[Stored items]
■ ■ ■ ■

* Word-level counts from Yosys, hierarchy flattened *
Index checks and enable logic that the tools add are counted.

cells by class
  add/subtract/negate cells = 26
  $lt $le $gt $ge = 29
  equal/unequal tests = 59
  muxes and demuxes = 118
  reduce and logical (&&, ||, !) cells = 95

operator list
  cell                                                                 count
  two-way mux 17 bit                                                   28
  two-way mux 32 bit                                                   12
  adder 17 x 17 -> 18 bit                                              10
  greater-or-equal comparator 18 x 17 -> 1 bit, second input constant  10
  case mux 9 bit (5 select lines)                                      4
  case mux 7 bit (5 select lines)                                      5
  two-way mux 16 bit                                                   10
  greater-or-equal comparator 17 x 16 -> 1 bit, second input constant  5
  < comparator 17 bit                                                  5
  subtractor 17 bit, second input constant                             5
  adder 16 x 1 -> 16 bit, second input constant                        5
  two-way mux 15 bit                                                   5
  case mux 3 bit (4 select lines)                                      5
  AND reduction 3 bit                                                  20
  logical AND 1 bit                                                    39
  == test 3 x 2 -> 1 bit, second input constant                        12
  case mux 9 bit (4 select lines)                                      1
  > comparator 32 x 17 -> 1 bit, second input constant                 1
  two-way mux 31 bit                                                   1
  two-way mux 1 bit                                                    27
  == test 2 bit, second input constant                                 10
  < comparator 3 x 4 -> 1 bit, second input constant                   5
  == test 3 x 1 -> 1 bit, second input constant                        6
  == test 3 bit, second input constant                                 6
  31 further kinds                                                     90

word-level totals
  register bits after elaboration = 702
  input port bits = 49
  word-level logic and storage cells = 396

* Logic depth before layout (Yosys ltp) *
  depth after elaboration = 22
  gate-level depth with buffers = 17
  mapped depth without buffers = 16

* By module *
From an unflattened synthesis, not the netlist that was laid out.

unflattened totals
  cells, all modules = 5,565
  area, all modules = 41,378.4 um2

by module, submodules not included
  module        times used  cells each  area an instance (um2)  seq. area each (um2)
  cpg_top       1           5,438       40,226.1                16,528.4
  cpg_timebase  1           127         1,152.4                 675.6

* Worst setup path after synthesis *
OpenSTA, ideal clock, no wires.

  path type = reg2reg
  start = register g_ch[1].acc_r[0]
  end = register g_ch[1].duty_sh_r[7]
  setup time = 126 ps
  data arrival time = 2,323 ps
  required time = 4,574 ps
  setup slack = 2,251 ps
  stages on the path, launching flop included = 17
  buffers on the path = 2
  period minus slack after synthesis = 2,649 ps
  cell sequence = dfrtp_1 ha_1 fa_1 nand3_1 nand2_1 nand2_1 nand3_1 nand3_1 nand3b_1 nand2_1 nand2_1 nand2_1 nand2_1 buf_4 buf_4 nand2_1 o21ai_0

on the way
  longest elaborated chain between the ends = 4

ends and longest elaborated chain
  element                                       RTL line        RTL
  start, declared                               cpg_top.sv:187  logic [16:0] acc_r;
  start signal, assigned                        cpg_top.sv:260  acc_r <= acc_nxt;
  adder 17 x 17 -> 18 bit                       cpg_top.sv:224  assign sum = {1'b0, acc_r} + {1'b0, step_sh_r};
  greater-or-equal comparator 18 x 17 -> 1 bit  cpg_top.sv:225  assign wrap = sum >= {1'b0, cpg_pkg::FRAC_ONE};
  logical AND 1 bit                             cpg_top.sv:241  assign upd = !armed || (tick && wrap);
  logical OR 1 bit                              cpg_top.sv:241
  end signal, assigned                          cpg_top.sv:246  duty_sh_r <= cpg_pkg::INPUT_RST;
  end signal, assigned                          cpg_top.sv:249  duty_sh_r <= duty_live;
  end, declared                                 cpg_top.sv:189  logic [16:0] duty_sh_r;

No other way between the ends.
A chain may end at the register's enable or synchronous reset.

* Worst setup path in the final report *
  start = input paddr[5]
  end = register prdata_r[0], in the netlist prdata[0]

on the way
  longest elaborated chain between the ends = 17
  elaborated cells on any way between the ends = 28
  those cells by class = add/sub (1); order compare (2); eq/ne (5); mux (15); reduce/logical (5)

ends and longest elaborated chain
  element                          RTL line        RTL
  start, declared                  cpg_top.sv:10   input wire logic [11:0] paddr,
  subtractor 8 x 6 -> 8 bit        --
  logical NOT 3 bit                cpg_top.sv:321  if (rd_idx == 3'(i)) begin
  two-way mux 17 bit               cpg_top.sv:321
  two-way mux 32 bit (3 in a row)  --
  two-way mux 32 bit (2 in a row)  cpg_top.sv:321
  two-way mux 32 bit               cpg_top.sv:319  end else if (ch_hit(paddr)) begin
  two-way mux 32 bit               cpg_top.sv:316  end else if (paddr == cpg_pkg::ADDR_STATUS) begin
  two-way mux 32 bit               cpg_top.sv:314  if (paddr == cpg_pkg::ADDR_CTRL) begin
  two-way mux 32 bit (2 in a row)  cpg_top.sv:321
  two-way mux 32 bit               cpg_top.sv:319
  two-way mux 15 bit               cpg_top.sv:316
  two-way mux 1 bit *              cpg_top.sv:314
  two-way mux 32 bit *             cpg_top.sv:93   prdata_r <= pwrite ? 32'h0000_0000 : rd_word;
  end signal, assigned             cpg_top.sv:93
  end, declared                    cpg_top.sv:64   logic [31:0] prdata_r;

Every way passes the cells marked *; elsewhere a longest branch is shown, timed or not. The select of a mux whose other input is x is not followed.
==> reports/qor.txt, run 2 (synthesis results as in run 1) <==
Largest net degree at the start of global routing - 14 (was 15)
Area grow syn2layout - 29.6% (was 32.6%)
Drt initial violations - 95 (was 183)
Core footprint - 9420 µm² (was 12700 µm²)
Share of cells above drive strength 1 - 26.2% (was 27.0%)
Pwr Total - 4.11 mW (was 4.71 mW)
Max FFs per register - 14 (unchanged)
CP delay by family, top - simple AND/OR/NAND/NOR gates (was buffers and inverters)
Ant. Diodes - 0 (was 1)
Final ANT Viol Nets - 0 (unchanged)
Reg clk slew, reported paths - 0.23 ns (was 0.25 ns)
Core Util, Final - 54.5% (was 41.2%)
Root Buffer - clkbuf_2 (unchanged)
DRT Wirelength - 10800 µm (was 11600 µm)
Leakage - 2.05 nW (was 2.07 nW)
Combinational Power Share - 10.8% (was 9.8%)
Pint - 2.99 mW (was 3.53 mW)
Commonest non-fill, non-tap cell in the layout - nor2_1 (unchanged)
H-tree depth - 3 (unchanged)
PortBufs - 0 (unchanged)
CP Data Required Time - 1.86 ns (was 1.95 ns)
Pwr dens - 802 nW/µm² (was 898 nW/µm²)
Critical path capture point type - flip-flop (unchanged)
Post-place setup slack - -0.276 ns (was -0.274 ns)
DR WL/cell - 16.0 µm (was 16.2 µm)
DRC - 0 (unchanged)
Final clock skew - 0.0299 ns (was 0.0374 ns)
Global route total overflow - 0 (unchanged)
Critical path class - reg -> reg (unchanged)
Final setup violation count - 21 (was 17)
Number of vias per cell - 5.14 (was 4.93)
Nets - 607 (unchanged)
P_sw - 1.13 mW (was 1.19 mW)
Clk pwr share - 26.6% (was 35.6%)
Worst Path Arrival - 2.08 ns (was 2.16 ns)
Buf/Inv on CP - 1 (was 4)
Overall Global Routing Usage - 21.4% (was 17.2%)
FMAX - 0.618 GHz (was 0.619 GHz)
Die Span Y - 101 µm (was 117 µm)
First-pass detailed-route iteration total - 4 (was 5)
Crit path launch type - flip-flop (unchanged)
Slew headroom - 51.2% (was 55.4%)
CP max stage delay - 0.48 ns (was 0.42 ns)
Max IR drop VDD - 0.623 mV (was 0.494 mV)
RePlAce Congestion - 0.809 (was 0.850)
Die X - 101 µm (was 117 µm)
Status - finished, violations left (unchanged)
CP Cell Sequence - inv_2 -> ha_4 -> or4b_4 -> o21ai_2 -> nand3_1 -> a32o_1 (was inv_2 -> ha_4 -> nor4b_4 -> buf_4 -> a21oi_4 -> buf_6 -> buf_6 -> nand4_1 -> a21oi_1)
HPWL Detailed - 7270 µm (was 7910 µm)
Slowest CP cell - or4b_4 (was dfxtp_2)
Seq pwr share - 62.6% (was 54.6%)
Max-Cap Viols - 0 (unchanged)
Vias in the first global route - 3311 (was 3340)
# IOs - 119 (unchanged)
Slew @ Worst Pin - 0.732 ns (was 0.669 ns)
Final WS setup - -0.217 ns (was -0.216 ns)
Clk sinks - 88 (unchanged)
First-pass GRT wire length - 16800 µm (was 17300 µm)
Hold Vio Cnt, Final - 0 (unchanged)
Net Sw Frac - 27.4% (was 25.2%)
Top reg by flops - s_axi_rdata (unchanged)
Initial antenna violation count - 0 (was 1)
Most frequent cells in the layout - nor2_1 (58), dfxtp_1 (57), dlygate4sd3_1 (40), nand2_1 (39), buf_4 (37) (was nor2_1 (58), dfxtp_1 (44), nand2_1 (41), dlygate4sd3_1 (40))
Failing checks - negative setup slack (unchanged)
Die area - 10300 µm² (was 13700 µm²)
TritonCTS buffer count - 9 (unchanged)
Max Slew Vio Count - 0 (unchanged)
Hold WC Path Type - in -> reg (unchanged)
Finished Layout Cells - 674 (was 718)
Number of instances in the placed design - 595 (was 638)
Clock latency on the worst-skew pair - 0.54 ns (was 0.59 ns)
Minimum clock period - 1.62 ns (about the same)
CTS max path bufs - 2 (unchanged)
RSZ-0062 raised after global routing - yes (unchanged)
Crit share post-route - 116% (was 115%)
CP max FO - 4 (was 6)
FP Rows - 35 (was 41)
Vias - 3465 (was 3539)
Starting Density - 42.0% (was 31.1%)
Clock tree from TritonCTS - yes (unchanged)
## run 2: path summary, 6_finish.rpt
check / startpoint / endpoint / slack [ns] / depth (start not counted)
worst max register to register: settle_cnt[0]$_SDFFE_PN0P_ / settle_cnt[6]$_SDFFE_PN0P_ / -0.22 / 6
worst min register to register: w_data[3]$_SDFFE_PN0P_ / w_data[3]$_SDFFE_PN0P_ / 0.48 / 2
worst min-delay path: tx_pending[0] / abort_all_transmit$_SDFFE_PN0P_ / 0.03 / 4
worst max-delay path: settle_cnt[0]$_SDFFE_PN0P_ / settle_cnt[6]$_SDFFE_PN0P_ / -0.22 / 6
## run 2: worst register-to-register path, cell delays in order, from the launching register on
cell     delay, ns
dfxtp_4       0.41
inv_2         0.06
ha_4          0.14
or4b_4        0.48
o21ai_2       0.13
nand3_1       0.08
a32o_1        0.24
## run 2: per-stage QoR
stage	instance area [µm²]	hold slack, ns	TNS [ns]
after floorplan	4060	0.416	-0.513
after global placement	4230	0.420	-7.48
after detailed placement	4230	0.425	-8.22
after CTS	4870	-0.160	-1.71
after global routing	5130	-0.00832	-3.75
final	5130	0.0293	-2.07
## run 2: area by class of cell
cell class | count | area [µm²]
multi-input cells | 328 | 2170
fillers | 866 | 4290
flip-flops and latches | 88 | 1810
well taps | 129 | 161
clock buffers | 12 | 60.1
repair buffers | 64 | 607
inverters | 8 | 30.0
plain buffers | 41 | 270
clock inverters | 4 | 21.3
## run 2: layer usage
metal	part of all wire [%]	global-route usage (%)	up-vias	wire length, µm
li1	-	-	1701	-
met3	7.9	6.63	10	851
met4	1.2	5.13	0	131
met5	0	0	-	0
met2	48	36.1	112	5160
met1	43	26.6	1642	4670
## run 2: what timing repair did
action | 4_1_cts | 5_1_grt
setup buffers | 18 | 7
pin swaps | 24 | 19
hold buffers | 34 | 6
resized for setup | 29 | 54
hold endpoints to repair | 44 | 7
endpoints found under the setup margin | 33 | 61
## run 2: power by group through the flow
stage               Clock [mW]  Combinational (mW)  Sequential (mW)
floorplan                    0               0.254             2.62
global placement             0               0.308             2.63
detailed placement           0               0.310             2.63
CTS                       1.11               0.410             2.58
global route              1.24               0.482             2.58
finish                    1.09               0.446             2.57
--- config.mk ---
export PLATFORM = sky130hd
export DESIGN_NAME = qen_top
export DESIGN_NICKNAME = d
export VERILOG_FILES = /design/src/hdl/qen_pkg.sv /design/src/hdl/qen_filt_if.sv /design/src/hdl/qen_filter.sv /design/src/hdl/qen_top.sv
export SDC_FILE = /design/constraint.sdc
export NUM_CORES = 1
export LEC_CHECK = 0
export BUFFER_PORTS_ARGS = -buffer_cell sky130_fd_sc_hd__clkbuf_2
export CAP_MARGIN = 20
export CELL_PAD_IN_SITES_DETAIL_PLACEMENT = 1
export CELL_PAD_IN_SITES_GLOBAL_PLACEMENT = 2
export CORE_AREA = 2 2 154 156
export DETAILED_ROUTE_END_ITERATION = 7
export DIE_AREA = 0 0 156 158
export PLACE_DENSITY_LB_ADDON = 0.1
export RECOVER_POWER = 25
export SLEW_MARGIN = 10
export SYNTH_ARGS = -nofsm -noshare
export SYNTH_HDL_FRONTEND = slang
export SYNTH_HIERARCHICAL = 1
export SYNTH_SLANG_ARGS = --single-unit
--- constraint.sdc ---
create_clock -name clock -period 7.1 [get_ports clock]
set_input_delay 0 -clock clock [delete_from_list [all_inputs] [get_ports clock]]
set_output_delay 0 -clock clock [all_outputs]
set_load 0.1 [all_outputs]
File: src/design/sadc_regs.svh
// sadc_regs.svh: register offsets, fields, reset values and timing counts
// assumes: included by bare name from the scan control, its base clock counter, the checker and the bench
// Function
// - 14-bit variant packs result with two digital bits
// - result in bits 15..2, digital bits 1..0
// - each word goes to holding register and FIFO
// - digital bits captured on busy rising edge
// - bipolar 14-bit codes are two's complement
// - unipolar 14-bit codes use same pattern
// - 16-bit variant codes are straight binary
// - software start fires exactly one conversion
// - per-channel range settings held until changed
// - spans 10/5/2.5/1.25 V, bipolar/unipolar, or off
// - 24-bit scan-interval counter sets scan period
// - 24-bit post-scan counter ends acquisition
// - one strobe samples all four channels
// - scan-interval terminal count makes strobe
// - base clock selects internal or external pin
// - scan acquisition waits for trigger
`ifndef SADC_REGS_SVH
`define SADC_REGS_SVH
`define SADC_CTRL_OFS       12'h000
`define SADC_STATUS_OFS     12'h004
`define SADC_INTERVAL_OFS   12'h008
`define SADC_POSTSCAN_OFS   12'h00c
`define SADC_CHCFG_OFS      12'h010
`define SADC_HOLD_OFS       12'h014
`define SADC_FIFO_OFS       12'h018
`define SADC_CMD_OFS        12'h01c
`define SADC_CTRL_SCAN_BIT  0
`define SADC_CTRL_EXT_BIT   1
`define SADC_CTRL_V14_BIT   2
`define SADC_CMD_START_BIT  0
`define SADC_CMD_TRIG_BIT   1
`define SADC_CMD_STOP_BIT   2
`define SADC_CHCFG_RESET    16'h0000
`define SADC_INTERVAL_RESET 24'h000050
`define SADC_STROBE_NS      40
`define SADC_CLK_NS         8
`define SADC_STROBE_CYC     ((`SADC_STROBE_NS + `SADC_CLK_NS - 1) / `SADC_CLK_NS)
`endif

File: src/design/sadc_pkg.sv
// sadc_pkg.sv: types for the scan control
// assumes: nothing beyond the tool's SystemVerilog support
package sadc_pkg;
    typedef enum logic [4:0] {
        SADC_IDLE   = 5'b00001,
        SADC_ARMED  = 5'b00010,
        SADC_STROBE = 5'b00100,
        SADC_BUSY   = 5'b01000,
        SADC_STORE  = 5'b10000
    } sadc_state_t;
    typedef enum logic [1:0] {
        SADC_SPAN_10  = 2'h0,
        SADC_SPAN_5   = 2'h1,
        SADC_SPAN_2P5 = 2'h2,
        SADC_SPAN_1P25 = 2'h3
    } sadc_span_t;
endpackage
File: src/hw/drt_refresh_timing.sv
// Refresh, self-refresh and command-spacing control with its Wishbone registers
`timescale 1ns/1ps
`include "drt_map.svh"

module drt_refresh_timing
  import drt_pkg::*;
(
  input logic REF_CLK, // Block clock, 200 MHz
  input logic RST, // Synchronous reset, active high
  input logic WB_CYC_I, // Wishbone cycle
  input logic WB_STB_I, // Wishbone strobe
  input logic WB_WE_I, // Wishbone write
  input logic [`DRT_ADR_W-1:0] WB_ADR_I, // Wishbone byte address
  input logic [3:0] WB_SEL_I, // Wishbone byte enables
  input logic [31:0] WB_DAT_I, // Wishbone write data
  output logic [31:0] WB_DAT_O, // Wishbone read data
  output logic WB_ACK_O, // Wishbone acknowledge
  input logic DDR_CLK, // DDR clock, sampled here
  input drt_cmd_bus_t CMD_REQ, // Sequencer command, held until acked
  output logic CMD_ACK, // Pulse: requested command issued
  output drt_cmd_bus_t MEM_CMD, // Command toward memory
  output logic MEM_CLK_RUN, // High keeps memory clock running
  output logic INIT_START // Pulse: start initialization
);
  // Byte-lane merge of a write into a register
  function automatic logic [31:0] merge(input logic [31:0] old, input logic [31:0] din,
                                        input logic [3:0] sel);
    logic [31:0] res;
    res = old;
    for (int b = 0; b < 4; b++) begin
      if (sel[b]) begin
        res[b*8 +: 8] = din[b*8 +: 8];
      end
    end
    return res;
  endfunction : merge

  // Whether a sequencer command may issue now
  function automatic logic cmd_ok(input drt_cmd_t c, input logic [`DRT_TM_N-1:0] d);
    case (c)
      DRT_ACT: return d[`DRT_TM_RFC] & d[`DRT_TM_RP] & d[`DRT_TM_RC] & d[`DRT_TM_RRD];
      DRT_RD: return d[`DRT_TM_RCD] & d[`DRT_TM_WTR];
      DRT_WR: return d[`DRT_TM_RCD];
      DRT_PRE: return d[`DRT_TM_RAS] & d[`DRT_TM_WR];
      DRT_LM: return d[`DRT_TM_RP];
      default: return 1'b0; // Refresh and self-refresh are ours alone
    endcase
  endfunction : cmd_ok

  logic tick; // One pulse per DDR clock rising edge
  logic wb_req; // Request present
  logic wr_en; // Write takes effect this edge
  logic ack_r, ack_nxt; // Bus acknowledge
  logic [31:0] dat_r, dat_nxt; // Bus read data
  logic [31:0] bankcfg_r, bankcfg_nxt; // Bank configuration (unlock bit only)
  logic [31:0] refctl_r, refctl_nxt; // Refresh control
  logic [31:0] timing_r, timing_nxt; // Command timing
  logic [31:0] rc_merge, tm_merge; // Merged write values
  logic [31:0] status; // Read-only status word
  logic ivl_small; // Interval written below the floor
  drt_ivl_t ivl_twice; // Twice the refresh-cycle field
  logic tm_wr; // Accepted timing write
  logic init_r, init_nxt; // Initialization start pulse
  drt_ivl_t ivl_cnt_r, ivl_cnt_nxt; // Refresh interval counter
  logic expire; // Interval elapsed this tick
  logic ref_pend_r, ref_pend_nxt; // Auto-refresh pending
  drt_slf_state_t slf_r, slf_nxt; // Self-refresh sequencer
  drt_cmd_bus_t issue; // Command chosen this cycle
  drt_cmd_bus_t mem_cmd_r; // Registered command out
  logic ack_cmd_r, ack_cmd_nxt; // Sequencer acknowledge
  logic clk_run_r, clk_run_nxt; // Memory clock run
  logic [`DRT_TM_N-1:0] tm_load; // Timer triggers
  logic [`DRT_TM_N-1:0] tm_done; // Timer expiries
  drt_cnt_t tm_val [`DRT_TM_N]; // Timer load values

  // DDR clock crosses in through two flops, then edges become ticks
  drt_edge_sync u_sync (
    .clk(REF_CLK),
    .rst(RST),
    .level_in(DDR_CLK),
    .rise(tick)
  );

  // Bus slave: ack one cycle after the request, dropped the cycle after
  always_comb begin
    wb_req = WB_CYC_I & WB_STB_I;
    ack_nxt = wb_req & ~ack_r;
    dat_nxt = dat_r;
    status = '0;
    status[`DRT_ST_INSR_B] = (slf_r == SLF_HOLD);
    status[`DRT_ST_CLKRUN_B] = clk_run_r;
    status[`DRT_ST_REFPEND_B] = ref_pend_r;
    if (wb_req && !ack_r && !WB_WE_I) begin
      case (WB_ADR_I)
        `DRT_OFS_BANKCFG: dat_nxt = bankcfg_r;
        `DRT_OFS_REFCTL: dat_nxt = refctl_r;
        `DRT_OFS_TIMING: dat_nxt = timing_r;
        `DRT_OFS_STATUS: dat_nxt = status;
        default: dat_nxt = '0; // Unmapped reads return zero
      endcase
    end
  end

  // Register writes land on the edge that carries the ack
  always_comb begin
    wr_en = wb_req & ack_r & WB_WE_I;
    rc_merge = merge(refctl_r, WB_DAT_I, WB_SEL_I) & `DRT_REFCTL_MASK;
    tm_merge = merge(timing_r, WB_DAT_I, WB_SEL_I) & `DRT_TIMING_MASK;
    ivl_small = rc_merge[`DRT_IVL_F] < `DRT_IVL_MIN;
    ivl_twice = drt_ivl_t'({timing_r[`DRT_TRFC_F], 1'b0});
    bankcfg_nxt = bankcfg_r;
    refctl_nxt = refctl_r;
    timing_nxt = timing_r;
    if (wr_en && WB_ADR_I == `DRT_OFS_BANKCFG) begin
      bankcfg_nxt = merge(bankcfg_r, WB_DAT_I, WB_SEL_I) & `DRT_BANKCFG_MASK;
    end
    if (wr_en && WB_ADR_I == `DRT_OFS_REFCTL) begin
      refctl_nxt = rc_merge;
      if (ivl_small) begin
        refctl_nxt[`DRT_IVL_F] = ivl_twice;
      end
    end
    // Locked writes are acked but leave the fields alone
    tm_wr = wr_en && WB_ADR_I == `DRT_OFS_TIMING && bankcfg_r[`DRT_UNLOCK_B];
    if (tm_wr) begin
      timing_nxt = tm_merge;
    end
    init_nxt = tm_wr && tm_merge[`DRT_TWR_F] != timing_r[`DRT_TWR_F];
  end

  // Refresh interval counter in DDR clocks
  always_comb begin
    ivl_cnt_nxt = ivl_cnt_r;
    expire = 1'b0;
    if (tick) begin
      if (ivl_cnt_r <= drt_ivl_t'(1)) begin
        ivl_cnt_nxt = refctl_r[`DRT_IVL_F];
        expire = 1'b1;
      end else begin
        ivl_cnt_nxt = ivl_cnt_r - drt_ivl_t'(1);
      end
    end
  end

  // Self-refresh sequencing and command choice, one command per DDR clock
  always_comb begin
    slf_nxt = slf_r;
    issue = '0;
    ack_cmd_nxt = 1'b0;
    case (slf_r)
      SLF_RUN: begin
        if (refctl_r[`DRT_SRREQ_B]) begin
          slf_nxt = SLF_ENTER;
        end else if (tick && ref_pend_r && tm_done[`DRT_TM_RFC] && tm_done[`DRT_TM_RP]) begin
          issue.valid = 1'b1;
          issue.cmd = DRT_REF;
        end else if (tick && CMD_REQ.valid && !ack_cmd_r && cmd_ok(CMD_REQ.cmd, tm_done)) begin
          issue = CMD_REQ;
          ack_cmd_nxt = 1'b1;
        end
      end
      SLF_ENTER: begin
        // Entry waits out refresh and precharge spacing
        if (!refctl_r[`DRT_SRREQ_B]) begin
          slf_nxt = SLF_RUN;
        end else if (tick && tm_done[`DRT_TM_RFC] && tm_done[`DRT_TM_RP]) begin
          issue.valid = 1'b1;
          issue.cmd = DRT_SRE;
          slf_nxt = SLF_HOLD;
        end
      end
      SLF_HOLD: begin
        if (!refctl_r[`DRT_SRREQ_B]) begin
          slf_nxt = SLF_EXIT;
        end
      end
      SLF_EXIT: begin
        // Clock already runs again here, so ticks keep coming
        if (tick) begin
          issue.valid = 1'b1;
          issue.cmd = DRT_SRX;
          slf_nxt = SLF_RUN;
        end
      end
      default: slf_nxt = SLF_RUN;
    endcase
    // Clock stops only inside self-refresh and only when allowed
    clk_run_nxt = !(slf_nxt == SLF_HOLD && refctl_r[`DRT_CLKSTOP_B]);
    // A new expiry beats the refresh that clears the old one
    ref_pend_nxt = expire | (ref_pend_r & !(issue.valid && issue.cmd == DRT_REF));
  end

  // Spacing timer triggers and loads
  always_comb begin
    tm_load = '0;
    if (issue.valid) begin
      tm_load[`DRT_TM_RFC] = issue.cmd == DRT_REF || issue.cmd == DRT_LM;
      tm_load[`DRT_TM_RP] = issue.cmd == DRT_PRE;
      tm_load[`DRT_TM_RCD] = issue.cmd == DRT_ACT;
      tm_load[`DRT_TM_WR] = issue.cmd == DRT_WR;
      tm_load[`DRT_TM_RAS] = issue.cmd == DRT_ACT;
      tm_load[`DRT_TM_RC] = issue.cmd == DRT_ACT;
      tm_load[`DRT_TM_RRD] = issue.cmd == DRT_ACT;
      tm_load[`DRT_TM_WTR] = issue.cmd == DRT_WR;
    end
    tm_val[`DRT_TM_RFC] = drt_cnt_t'(timing_r[`DRT_TRFC_F]);
    tm_val[`DRT_TM_RP] = drt_cnt_t'(timing_r[`DRT_TRP_F]);
    tm_val[`DRT_TM_RCD] = drt_cnt_t'(timing_r[`DRT_TRCD_F]);
    tm_val[`DRT_TM_WR] = drt_cnt_t'(timing_r[`DRT_TWR_F]);
    tm_val[`DRT_TM_RAS] = drt_cnt_t'(timing_r[`DRT_TRAS_F]);
    tm_val[`DRT_TM_RC] = drt_cnt_t'(timing_r[`DRT_TRC_F]);
    tm_val[`DRT_TM_RRD] = drt_cnt_t'(timing_r[`DRT_TRRD_F]);
    tm_val[`DRT_TM_WTR] = drt_cnt_t'(timing_r[`DRT_TWTR_F]);
  end

  // One down-counter per constraint
  for (genvar i = 0; i < `DRT_TM_N; i++) begin : g_tm
    drt_gap_timer u_tm (
      .clk(REF_CLK),
      .rst(RST),
      .tick(tick),
      .load(tm_load[i]),
      .load_val(tm_val[i]),
      .expired(tm_done[i])
    );
  end

  // State registers, apart from the checking aid and the spacing timers
  always_ff @(posedge REF_CLK) begin
    if (RST) begin
      ack_r <= 1'b0;
      dat_r <= '0;
      bankcfg_r <= `DRT_BANKCFG_RST;
      refctl_r <= `DRT_REFCTL_RST;
      timing_r <= `DRT_TIMING_RST;
      init_r <= 1'b0;
      ivl_cnt_r <= drt_ivl_t'(`DRT_REFCTL_RST);
      ref_pend_r <= 1'b0;
      slf_r <= SLF_RUN;
      mem_cmd_r <= '0;
      ack_cmd_r <= 1'b0;
      clk_run_r <= 1'b1;
    end else begin
      ack_r <= ack_nxt;
      dat_r <= dat_nxt;
      bankcfg_r <= bankcfg_nxt;
      refctl_r <= refctl_nxt;
      timing_r <= timing_nxt;
      init_r <= init_nxt;
      ivl_cnt_r <= ivl_cnt_nxt;
      ref_pend_r <= ref_pend_nxt;
      slf_r <= slf_nxt;
      mem_cmd_r <= issue;
      ack_cmd_r <= ack_cmd_nxt;
      clk_run_r <= clk_run_nxt;
    end
  end

  assign WB_ACK_O = ack_r;
  assign WB_DAT_O = dat_r;
  assign CMD_ACK = ack_cmd_r;
  assign MEM_CMD = mem_cmd_r;
  assign MEM_CLK_RUN = clk_run_r;
  assign INIT_START = init_r;

  // Checking aid: DDR clocks since the last refresh/load-mode and since the last activate
  drt_cnt_t gap_ref_r, gap_ref_nxt, gap_act_r, gap_act_nxt;
  always_comb begin
    gap_ref_nxt = gap_ref_r;
    gap_act_nxt = gap_act_r;
    if (tm_load[`DRT_TM_RFC]) begin
      gap_ref_nxt = '0;
    end else if (tick && gap_ref_r != '1) begin
      gap_ref_nxt = gap_ref_r + drt_cnt_t'(1);
    end
    if (tm_load[`DRT_TM_RC]) begin
      gap_act_nxt = '0;
    end else if (tick && gap_act_r != '1) begin
      gap_act_nxt = gap_act_r + drt_cnt_t'(1);
    end
  end
  always_ff @(posedge REF_CLK) begin
    if (RST) begin
      gap_ref_r <= '1;
      gap_act_r <= '1;
    end else begin
      gap_ref_r <= gap_ref_nxt;
      gap_act_r <= gap_act_nxt;
    end
  end
endmodule : drt_refresh_timing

■ ■ ■ ■

WHAT NEEDS TO BE DONE => How many lines of these entries contain "declared"? Answer with the number and nothing else.

OUTPUT => 4